Why Single Cell Data Sucks (and How Bioinformaticians Cleanse It)
Single cell assays like scRNA-seq for mRNA data and snATAC-seq for chromatin accessibility data are powerful tools for researchers as they are able to capture cell heterogeneity. However, this data is notoriously complex and requires smart computational algorithms and techniques in order to extract life-saving insights.
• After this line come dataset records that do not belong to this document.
### config.mk
export PLATFORM = sky130hd
export DESIGN_NAME = mm4_operand_store
export DESIGN_NICKNAME = d
export VERILOG_FILES = /design/src/design/mm4_pkg.sv /design/src/design/mm4_operand_store.sv
export SDC_FILE = /design/constraint.sdc
export NUM_CORES = 2
export LEC_CHECK = 0
export BUFFER_PORTS_ARGS = -buffer_cell sky130_fd_sc_hd__buf_4
export CORE_MARGIN = 2
export CORE_UTILIZATION = 60
export DETAILED_ROUTE_END_ITERATION = 10
export PLACE_DENSITY = 0.85
export SYNTH_ARGS = -nofsm -noshare
export SYNTH_HDL_FRONTEND = slang
export SYNTH_SLANG_ARGS = --single-unit
### constraint.sdc
create_clock -name clock -period 6.5 [get_ports clock]
set_input_delay 1.3 -clock clock [delete_from_list [all_inputs] [get_ports clock]]
set_output_delay 1.3 -clock clock [all_outputs]
set_load 0.1 [all_outputs]
### src/design/mm4_pkg.sv
// Shared constants for the 4x4 fixed-point matrix multiply unit.
`default_nettype none

package mm4_pkg;

   // Default element format: signed Q16.16.
   localparam int ELEM_WIDTH_DEF = 32;
   localparam int FRAC_BITS_DEF  = 16;

   // Matrix geometry.
   localparam int DIM    = 4;
   localparam int DIM_W  = $clog2(DIM);
   localparam int CELLS  = DIM * DIM;
   localparam int CELL_W = $clog2(CELLS);

   // One multiply-accumulate step per (cell, k) pair.
   localparam int STEPS  = CELLS * DIM;
   localparam int STEP_W = $clog2(STEPS);

   // Two operand banks, so one matrix can load while another is computed.
   localparam int BANKS  = 2;
   localparam int BANK_W = $clog2(BANKS);
   localparam int ADDR_W = BANK_W + CELL_W;

   // The job queue holds one token per loaded bank.
   localparam int QUEUE_DEPTH = BANKS;
   localparam int QPTR_W      = $clog2(QUEUE_DEPTH);
   localparam int QCNT_W      = $clog2(QUEUE_DEPTH + 1);

endpackage : mm4_pkg

`default_nettype wire

### src/design/mm4_operand_store.sv
// Two-bank operand memories for the left and right matrices.
`default_nettype none

module mm4_operand_store
   import mm4_pkg::*;
#(
   parameter int ELEM_WIDTH = ELEM_WIDTH_DEF
) (
   input  wire                           clock,
   input  wire                           wr_en,
   input  wire        [ADDR_W-1:0]       wr_addr,
   input  wire        [ELEM_WIDTH-1:0]   wr_left,
   input  wire        [ELEM_WIDTH-1:0]   wr_right,
   input  wire                           rd_en,
   input  wire        [ADDR_W-1:0]       rd_left_addr,
   input  wire        [ADDR_W-1:0]       rd_right_addr,
   output logic signed [ELEM_WIDTH-1:0]  rd_left,
   output logic signed [ELEM_WIDTH-1:0]  rd_right
);

   localparam int DEPTH = BANKS * CELLS;

   logic [ELEM_WIDTH-1:0] left_mem  [DEPTH];
   logic [ELEM_WIDTH-1:0] right_mem [DEPTH];

   // Both memories are written together from the loader.
   always_ff @(posedge clock) begin
      if (wr_en) begin
         left_mem[wr_addr]  <= wr_left;
         right_mem[wr_addr] <= wr_right;
      end
   end

   // Registered reads for the engine; data holds while the engine stalls.
   always_ff @(posedge clock) begin
      if (rd_en) begin
         rd_left  <= left_mem[rd_left_addr];
         rd_right <= right_mem[rd_right_addr];
      end
   end

endmodule : mm4_operand_store

`default_nettype wire

==> summary.md <==
| Metric | Value |
|---|---|
| WHS Endpoint | `rd_right[23]$_DFFE_PP_` |
| Crit path DAT | `3.80 ns` |
| Hold path cells | `4` |
| Minimum clock period | `3.36 ns` |
| Fin Setup TNS | `0 ns` |
| H-tree depth | `4` |
| Clk root buf | `clkbuf_16` |
| Clock slew at reported path FFs | `0.06 ns` |
| Max Fanout on Critical Path | `24` |
| Clock sinks | `2,112` |
| Final Max Slew Viols | `0` |
| Post-Syn Area | `0.0815 sq mm` |
| Antenna violations before repair | `5` |
| Fin. Hold Viols | `0` |
| Register Area | `0.0634 sq mm` |
| Power per cell area | `306 mW/mm^2` |
| Top-count cell post-synth | `edfxtp_1` |
| DR WL/cell | `30.2 microns` |
| Multi-input gate area | `0.0168 sq mm` |
| Largest net degree at the start of global routing | `129` |
| Worst IR drop on VDD | `0.225 mV` |
| DRC errors left | `0` |
| Row count | `135` |
| Leakage | `0.0315 uW` |
| Chip width | `372 microns` |
| Maxcap violations | `0` |
| Outcome | `finished, final reports clean` |
| Fin nets | `4,752` |
| Worst-margin pin slew | `1.21 ns` |
| DRT iter0 DRCs | `6,549` |
| Endpoints failing setup | `0` |
| Remaining Overflow, GRT | `0` |
| GRT Total Usage | `28.7%` |
| IO Count | `146` |
| Clk_skew | `0.0486 ns` |
| Final setup margin | `3.14 ns` |
| Ys flop type | `edfxtp_1` |
| Via count | `44,200` |
| Die H | `372 microns` |
| CTS buffer count | `192` |
| Final Core Density | `67.1%` |
| R2R Path Start | `left_mem[2][0]$_DFFE_PP_` |
| Sequential fraction of the synthesis area | `77.8%` |
| Worst Setup Start Kind | `primary input` |
| Setup slack at placement | `2.38 ns` |
| Drt first pass iters | `6` |
| Synth top cells by count | `edfxtp_1, mux2i_1, nand2_1, nand3_1` |
| RSZ-0062 raised after global routing | `false` |
| Avg Cell Area, Syn | `18.2 sq um` |
| GPL Wtd Cong | `0.793` |
| Achievable Freq | `0.297 GHz` |
| Post-synthesis net count | `4,557` |
| Post-cts resize count | `0` |
| Pwr Total | `27,800 uW` |
| Post-CTS Hold Buffers | `0` |
| # Post-CTS Setup Buffers | `0` |
| Hold/Removal Path Class | `reg -> reg` |
| FF+latch count, synth | `2,112` |
| Ys Warns | `0` |
| Crit Path Category | `in -> reg` |
| Global-route wire length before repair | `290,000 microns` |
| Initial core utilization | `60.3%` |
| Worst setup EP type | `flip-flop` |
| Final wirelength | `200,000 microns` |
| CTS tree | `yes` |
| Area Growth Syn to Fin | `11.4%` |
| HPWL after DPL | `100,000 microns` |
| CP required | `6.94 ns` |
| Slew HR | `19.6%` |
| DRT antenna net count | `0` |
| Yosys top cell by area | `edfxtp_1` |
| Core Box Area | `0.135 sq mm` |
| Async set-reset flop share out of synthesis | `0%` |
| Drt via density | `6.67` |
| Area share of the largest cell type after synthesis | `77.8%` |
| Clock buffer depth | `3` |
| Worst-Skew Late Latency | `0.83 ns` |
| Fillers | `8,131` |
| Cell variety after synth | `23` |
| PortBufs | `145` |
| EDFF count, synth | `2,112` |
| Die area | `0.139 sq mm` |
| Syn Inst Count | `4,475` |
| Via count of the first global-routing pass | `44,500` |
| Worst reg2reg path endpoint | `rd_left[0]$_DFFE_PP_` |
| R2r setup slk | `4.75 ns` |
| Reg2Reg Depth | `5` |
| Top cells by area, synth | `edfxtp_1, mux2i_1, a22oi_1` |
| Period utilization | `51.7%` |
| HP Start | `right_mem[24][23]$_DFFE_PP_` |
| Share of cells above drive strength 1 | `11.8%` |
-- power by group --
group,total (uW),internal [uW],switching (uW)
clock,10800,5910,4930
sequential,15300,15200,77.4
combinational,1680,475,1200
total,27800,21600,6210
-- cell type report --
class                   count  area share (%)
multi-input cells        2110            18.5
flip-flops and latches   2112            69.9
diodes                      5          0.0138
well taps                1781            2.46
repair buffers            254            2.52
clock buffers             231            5.50
clock inverters           123            1.11
-- sequential cells by signal (all words and copies together) (netlist names) --
register	cells
rd_right	32
rd_left	32
right_mem	1024
left_mem	1024
-- cells in the final DEF (no fill, tap or decap), drive strengths merged, types with 36 or more instances in the layout --
master and count:
nor2 36, a22oi 192, clkinv 100, clkbuf 231, a31oi 64, a22o 128, mux2i 1024, nor3 64
a21oi 192, nand3 194, edfxtp 2112, buf 254, nand2 196
-- worst max-delay path: stages --
cell	delay, ns
buf_4	0.14
nand3b_1	0.66
nor2_4	1.07
buf_4	0.56
-- layer usage --
metal	GRT usage, %	share of wire [%]
met1	38.3	36
met2	46.9	49
met3	5.48	11
met4	11.7	4.0
met5	0	0.042
-- how the worst max path moves through the flow --
stage / start / endpoint / slack [ns] / cells after the start
final: wr_addr[0] / left_mem[10][30]$_DFFE_PP_ / 3.14 / 4
after CTS: wr_en / left_mem[11][27]$_DFFE_PP_ / 3.20 / 4
after floorplan: wr_addr[1] / left_mem[12][0]$_DFFE_PP_ / 1.38 / 3
after global routing: wr_addr[0] / left_mem[10][0]$_DFFE_PP_ / 3.13 / 4
after detailed placement: wr_addr[0] / left_mem[10][28]$_DFFE_PP_ / 2.38 / 4
after global placement: wr_addr[0] / left_mem[2][1]$_DFFE_PP_ / 2.45 / 4
-- through the flow --
stage	hold WS [ns]	instance area, sq um	std cells
4_1_cts	0.686	90700	6611
3_3_place_gp	0.653	84700	6257
6_report	0.677	90700	6616
3_5_place_dp	0.669	84700	6257
5_1_grt	0.705	90700	6614
2_1_floorplan	0.629	81500	4475
-- logic make-up after synthesis --
group                  count (synthesis)  share of synthesized area, %
AOI/OAI and AO/OA                    576                          4.82
DFF                                 2112                          77.8
buffers and inverters                253                          1.93
and+or+nand+nor                      510                          2.82
muxes                               1024                          12.6
Power figures use the tool's default switching activity.
[config.mk]
export PLATFORM = sky130hd
export DESIGN_NAME = mm4_engine
export DESIGN_NICKNAME = d
export VERILOG_FILES = /design/src/design/mm4_pkg.sv /design/src/design/mm4_engine.sv
export SDC_FILE = /design/constraint.sdc
export NUM_CORES = 2
export LEC_CHECK = 0
export BUFFER_PORTS_ARGS = -buffer_cell sky130_fd_sc_hd__buf_2
export CAP_MARGIN = 20
export CORE_MARGIN = 10
export CORE_UTILIZATION = 63
export CTS_CLUSTER_DIAMETER = 80
export DETAILED_ROUTE_END_ITERATION = 16
export GPL_ROUTABILITY_DRIVEN = 0
export HOLD_SLACK_MARGIN = 0.08
export PLACE_DENSITY = 0.9
export SLEW_MARGIN = 20
export SYNTH_ARGS = -nofsm -noshare
export SYNTH_HDL_FRONTEND = slang
export SYNTH_SLANG_ARGS = --single-unit
export TNS_END_PERCENT = 30
[constraint.sdc]
create_clock -name clock -period 9.67 [get_ports clock]
set_clock_uncertainty 0.2 [all_clocks]
set_input_delay 0.4835 -clock clock [delete_from_list [all_inputs] [get_ports clock]]
set_output_delay 0.4835 -clock clock [all_outputs]
set_load 0.1 [all_outputs]
[src/design/mm4_pkg.sv]
// Shared constants for the 4x4 fixed-point matrix multiply unit.
`default_nettype none

package mm4_pkg;

   // Default element format: signed Q16.16.
   localparam int ELEM_WIDTH_DEF = 32;
   localparam int FRAC_BITS_DEF  = 16;

   // Matrix geometry.
   localparam int DIM    = 4;
   localparam int DIM_W  = $clog2(DIM);
   localparam int CELLS  = DIM * DIM;
   localparam int CELL_W = $clog2(CELLS);

   // One multiply-accumulate step per (cell, k) pair.
   localparam int STEPS  = CELLS * DIM;
   localparam int STEP_W = $clog2(STEPS);

   // Two operand banks, so one matrix can load while another is computed.
   localparam int BANKS  = 2;
   localparam int BANK_W = $clog2(BANKS);
   localparam int ADDR_W = BANK_W + CELL_W;

   // The job queue holds one token per loaded bank.
   localparam int QUEUE_DEPTH = BANKS;
   localparam int QPTR_W      = $clog2(QUEUE_DEPTH);
   localparam int QCNT_W      = $clog2(QUEUE_DEPTH + 1);

endpackage : mm4_pkg

`default_nettype wire

[src/design/mm4_engine.sv]
// Back end: shared multiply-accumulate pipeline, rounding, saturation and output.
`default_nettype none

module mm4_engine
   import mm4_pkg::*;
#(
   parameter int ELEM_WIDTH = ELEM_WIDTH_DEF,
   parameter int FRAC_BITS  = FRAC_BITS_DEF
) (
   input  wire                          clock,
   input  wire                          reset,
   input  wire                          job_ready,
   input  wire         [BANK_W-1:0]     job_bank,
   output logic                         job_pop,
   output logic                         bank_release,
   output logic                         rd_en,
   output logic        [ADDR_W-1:0]     rd_left_addr,
   output logic        [ADDR_W-1:0]     rd_right_addr,
   input  wire  signed [ELEM_WIDTH-1:0] rd_left,
   input  wire  signed [ELEM_WIDTH-1:0] rd_right,
   output logic                         out_valid,
   input  wire                          out_ready,
   output logic signed [ELEM_WIDTH-1:0] out_product,
   output logic                         out_saturated,
   output logic                         out_last
);

   localparam int PROD_W = 2 * ELEM_WIDTH;
   localparam int ACC_W  = PROD_W + 2;
   localparam logic signed [ELEM_WIDTH-1:0] MAX_VAL = {1'b0, {(ELEM_WIDTH-1){1'b1}}};
   localparam logic signed [ELEM_WIDTH-1:0] MIN_VAL = {1'b1, {(ELEM_WIDTH-1){1'b0}}};

   logic                busy_ff, busy_in;
   logic [BANK_W-1:0]   bank_ff, bank_in;
   logic [STEP_W-1:0]   step_ff, step_in;
   logic                advance;
   logic                issue;
   logic                last_step;
   logic [CELL_W-1:0]   cell_idx;
   logic [DIM_W-1:0]    k_idx;

   // Read stage tags.
   logic v1_ff, first1_ff, last1_ff, end1_ff;
   // Multiply stage.
   logic v2_ff, first2_ff, last2_ff, end2_ff;
   logic signed [PROD_W-1:0] prod_ff;
   // Accumulate stage.
   logic done3_ff, end3_ff;
   logic signed [ACC_W-1:0] acc_ff, acc_in;
   // Output register.
   logic                         rsp_valid_ff;
   logic signed [ELEM_WIDTH-1:0] rsp_product_ff, rsp_product_in;
   logic                         rsp_sat_ff, rsp_sat_in;
   logic                         rsp_last_ff;

   logic signed [ACC_W-1:0]      shifted;
   logic [ACC_W-ELEM_WIDTH:0]    upper;

   // The whole pipeline moves when the output register is empty or being taken.
   assign advance   = !rsp_valid_ff || out_ready;
   assign issue     = busy_ff && advance;
   assign last_step = (step_ff == STEP_W'(STEPS - 1));
   assign cell_idx  = step_ff[STEP_W-1:DIM_W];
   assign k_idx     = step_ff[DIM_W-1:0];

   // Right operand walks row r of its matrix, left operand walks column c.
   assign rd_en         = issue;
   assign rd_right_addr = {bank_ff, cell_idx[CELL_W-1:DIM_W], k_idx};
   assign rd_left_addr  = {bank_ff, k_idx, cell_idx[DIM_W-1:0]};

   assign job_pop      = !busy_ff && job_ready;
   assign bank_release = issue && last_step;

   // Step sequencer over one bank.
   always_comb begin
      busy_in = busy_ff;
      bank_in = bank_ff;
      step_in = step_ff;
      if (job_pop) begin
         busy_in = 1'b1;
         bank_in = job_bank;
         step_in = '0;
      end else if (issue) begin
         step_in = step_ff + 1'b1;
         if (last_step) begin
            busy_in = 1'b0;
         end
      end
   end

   always_ff @(posedge clock) begin
      if (reset) begin
         busy_ff <= 1'b0;
      end else begin
         busy_ff <= busy_in;
      end
      bank_ff <= bank_in;
      step_ff <= step_in;
   end

   // Accumulation: the first term of a cell replaces the running sum.
   always_comb begin
      acc_in = acc_ff;
      if (v2_ff) begin
         if (first2_ff) begin
            acc_in = ACC_W'(prod_ff);
         end else begin
            acc_in = acc_ff + ACC_W'(prod_ff);
         end
      end
   end

   // Drop the fraction (floor) and clamp to the element range.
   assign shifted = acc_ff >>> FRAC_BITS;
   assign upper   = shifted[ACC_W-1:ELEM_WIDTH-1];

   always_comb begin
      if ((&upper) || !(|upper)) begin
         rsp_product_in = shifted[ELEM_WIDTH-1:0];
         rsp_sat_in     = 1'b0;
      end else begin
         rsp_product_in = shifted[ACC_W-1] ? MIN_VAL : MAX_VAL;
         rsp_sat_in     = 1'b1;
      end
   end

   // Pipeline registers, all held while the output is stalled.
   always_ff @(posedge clock) begin
      if (reset) begin
         v1_ff        <= 1'b0;
         v2_ff        <= 1'b0;
         done3_ff     <= 1'b0;
         rsp_valid_ff <= 1'b0;
      end else if (advance) begin
         v1_ff        <= issue;
         v2_ff        <= v1_ff;
         done3_ff     <= v2_ff && last2_ff;
         rsp_valid_ff <= done3_ff;
      end
      if (advance) begin
         first1_ff      <= (k_idx == '0);
         last1_ff       <= (k_idx == DIM_W'(DIM - 1));
         end1_ff        <= last_step;
         first2_ff      <= first1_ff;
         last2_ff       <= last1_ff;
         end2_ff        <= end1_ff;
         prod_ff        <= PROD_W'(rd_right) * PROD_W'(rd_left);
         acc_ff         <= acc_in;
         end3_ff        <= end2_ff;
         rsp_product_ff <= rsp_product_in;
         rsp_sat_ff     <= rsp_sat_in;
         rsp_last_ff    <= end3_ff;
      end
   end

   assign out_valid     = rsp_valid_ff;
   assign out_product   = rsp_product_ff;
   assign out_saturated = rsp_sat_ff;
   assign out_last      = rsp_last_ff;

endmodule : mm4_engine

`default_nettype wire

==> impl_results.md <==
* Total Nets Final at 6148
* Initial antenna violation count at 6
* Synthesized Nets at 6255
* Post_cts resized at 0
* Max-cap violation count at 0
* Starting density of the core at 63.75%
* Synth cell types at 76
* Max-slew violation count at 0
* Mapped cell area at 46590 µm²
* Synth warn at 0
* Fmax at 112.8 MHz
* # rows at 99
* Synthesized area per cell at 9.602 µm²
* WS Path Type: in -> reg
* Area contributors post-synth: fa_1 (47%), edfxtp_1 (11%), inv_1 (8.0%)
* Ys flop type: edfxtp_1
* Crit path largest cell delay at 950 ps
* I/O pins at 117
* DR vias/cell at 6.121
* Cell taking the most area after synthesis: fa_1
* Die X at 291.9 µm
* Clock slew at reported path FFs at 70 ps
* Worst Tran Pin Value at 928.5 ps
* Relative slew slack at 38.10%
* Final Critical Period at 8869 ps
* Non-filler instance count after layout at 5719
* # setup viols final at 0
* Synthesized instance count at 4852
* Hold Vio Cnt, Final at 0
* CTS H-tree depth at 4
* Maximum clock path buffer count at 2
* DRT Wirelength at 126.1 mm
* Vias in the first global route at 38670
* Post-layout util at 65.85%
* Skew-Pair Late Insertion Delay at 440 ps
* Max stage delay cell, worst path: fa_1
* Period utilization at 91.71%
* Post-route DRC violation count at 0
* Input/output buffers at 116
* Post-synthesis sequential area ratio at 11.56%
* Cells along the critical path: buf_2, nand2_1, fa_1, fa_1, fa_1, fa_1, inv_1, fa_1, fa_1, fa_1, inv_1, fa_1, inv_1, ha_1, nand2_1, nor2_1, nand2_1, nor4_1, o211ai_1, a31oi_1, o311a_1, o21ai_1, a311oi_1
* Mean routed wirelength per cell at 22.04 µm
* CP dominant cell by count: fa_1
* Root Driver: clkbuf_16
* Placed Instances at 5683
* WP data arrival at 8900 ps
* Remaining antenna violation count at 0
* Crit path max fanout at 32
* Largest net degree at the start of global routing at 93
* DRT Pass-1 Iters at 9
* Worst Setup End Kind: flop
* Synth async-reset ratio at 0%
* Layout cells sized above 1 at 3.909%
* Top cell type's share of synthesized area at 46.54%
* Aggregate global-route resource usage at 29.97%
* Detailed placement HPWL at 100.0 mm
* Starting DRC count in detailed routing at 3911
* Hold Crit Class: in -> reg
* Status: finished, final reports clean
* CP startpoint kind: primary input
* Setup TNS at 0 ps
* Area delta synth->final at 3.298%
* Grt ovf at 0
* Core region area at 73080 µm²
* First-pass GRT wire length at 203.0 mm
* Die H at 291.9 µm
* Die footprint at 85230 µm²
* RSZ-0062 raised after global routing: no
* Detailed-route via count at 35000
* Post-synth EDFFs at 172
* CTS tree: built
* Seq cells post-synth at 183
* Num Clock Sinks at 183
* Total CTS buffers at 17
* Final hold slack at 125.6 ps
* Critical Path RT at 9700 ps
==> final timing paths <==
kind | start | end | slack (ps) | cells past startpoint
setup / recovery | rd_left[8] | prod_ff[58]$_DFFE_PN_ | 800 | 23
hold / removal | job_ready | busy_ff$_SDFFE_PP0P_ | 130 | 3
setup reg to reg | acc_ff[48]$_DFFE_PP_ | acc_ff[61]$_DFFE_PP_ | 5540 | 11
hold reg to reg | end3_ff$_DFFE_PN_ | out_last$_DFFE_PN_ | 220 | 0
==> worst max-delay path: cells and delay by family <==
family	cells	cell delay, ps
AOI/OAI and AO/OA	5	1450
adders and majority gates	9	5090
buffers and inverters	4	710
and+or+nand+nor	5	1120
==> routing by layer <==
| metal | track usage, % | share of wire, % | vias up |
|---|---|---|---|
| li1 | - | - | 14500 |
| met4 | 12.42 | 4.6 | 6 |
| met1 | 37.43 | 36 | 17250 |
| met5 | 0 | 0.027 | - |
| met2 | 47.06 | 45 | 2678 |
| met3 | 10.84 | 15 | 576 |
==> cells in the final DEF (no fill, tap or decap), drive strengths merged, types with 8 or more instances in the layout <==
cell and instances:
xor2 47, o21a 18, fa 1083, and3 10, xnor2 84, ha 251, nor2 99, o21ai 134
a211oi 12, nand3 31, o211ai 12, nor3 23, buf 133, o21bai 15, dfxtp 11, nor4 11
nand4 32, clkbuf 22, nand2 620, a31oi 21, edfxtp 172, inv 994, a21o 109, o22ai 8
and4 10, and2 524, a21oi 136, nand2b 18, nor2b 13
==> final cells by class <==
class | count | area (µm²)
timing repair buffer | 135 | 728.2
antenna | 2 | 5.005
tap | 959 | 1200
fill | 5156 | 24960
clock inverter | 10 | 81.33
clock buffer | 22 | 496.7
inverter | 989 | 3715
multi-input combinational | 3419 | 36510
sequential | 183 | 5385
==> synth_stat cells, types with 30 or more instances <==
cell type,count
a21o_1,109
a21oi_1,134
and2_1,524
clkbuf_1,254
edfxtp_1,172
fa_1,1083
ha_1,251
inv_1,987
nand2_1,620
nand3_1,31
nand4_1,32
nor2_1,99
o21ai_0,104
o21ai_1,30
xnor2_1,84
xor2_1,47
==> flip-flops by register name, summed over array words and instances (netlist names), 6 cells and up <==
register and cells:
acc_ff 66, step_ff 6, prod_ff 64, out_product 32
==> per-stage QoR <==
step	cell area, µm²	worst slack (ps)
2_1_floorplan	46590	1576
3_3_place_gp	47510	853.7
3_5_place_dp	47510	520.1
4_1_cts	48110	1037
5_1_grt	48120	426.2
6_report	48120	801.3
==> cell families after synthesis <==
logic type	Yosys count	share of synthesized area [%]
AOI/OAI and AO/OA	530	7.284
adders and majority gates	1334	53.28
xor gates and xnor gates	131	2.463
muxes	9	0.2095
DFF	183	11.56
buffers and inverters	1250	10.11
and+or+nand+nor	1415	15.10
==> timing repair <==
action,in CTS,in global routing
endpoints found under the hold margin,6,0
buffers inserted,0,0
hold buffers,2,0
Power is not shown: default switching activity piles up to over one toggle a cycle in this logic, so the estimate is an artifact.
DATA SCIENCEGENOMICSEXPLAINER
Sohum Bhardwaj
11/9/20249 min read
What and Why Single Cell Molecular Profiling
Single cell molecular profiling are technologies that capture the molecular profile of an entire cell together. For example, scRNA-seq assays allow for the sequences of the "entire" transcriptome of a cell for analysis (you will see why I put "entire" in quotation marks soon). This is useful because cells contain tens of thousands of expressed genes at any given time. scRNA-seq techniques allow researchers to gain a snapshot of the cell's gene expression which was not possible with previous bulk sequencing techniques. This is an incredibly powerful technique for capturing something called cell heterogeneity. Cell heterogeneity is the variation of cells within a population. If I took the cells from your blood, per say, each blood cell would have its own unique protein and gene expression. This may sound very obvious, of course all cells are not the same! But the implications are profound. Let's look at a specific example of tumor heterogeneity, or more specifically intratumor heterogeneity. When cells are taken from a tumor via biopsy, there is always a chance that some variations of cells may not be captured by the biopsy. This can lead to the incorrect treatment being prescribed leads to the tumor relapsing and even developing drug resistance. Single cell technologies can help researcher study tumors because they offer unparalleled detail into the state of the cell and its changes in genomic expression. They also offer keys to several other areas like trajectory influence, differentiation analysis, and provide the ability to form new novel hypotheses. For this blog post I will focus on scRNA-seq data because it is easy to think about this form of data compared to other modalities (types of data).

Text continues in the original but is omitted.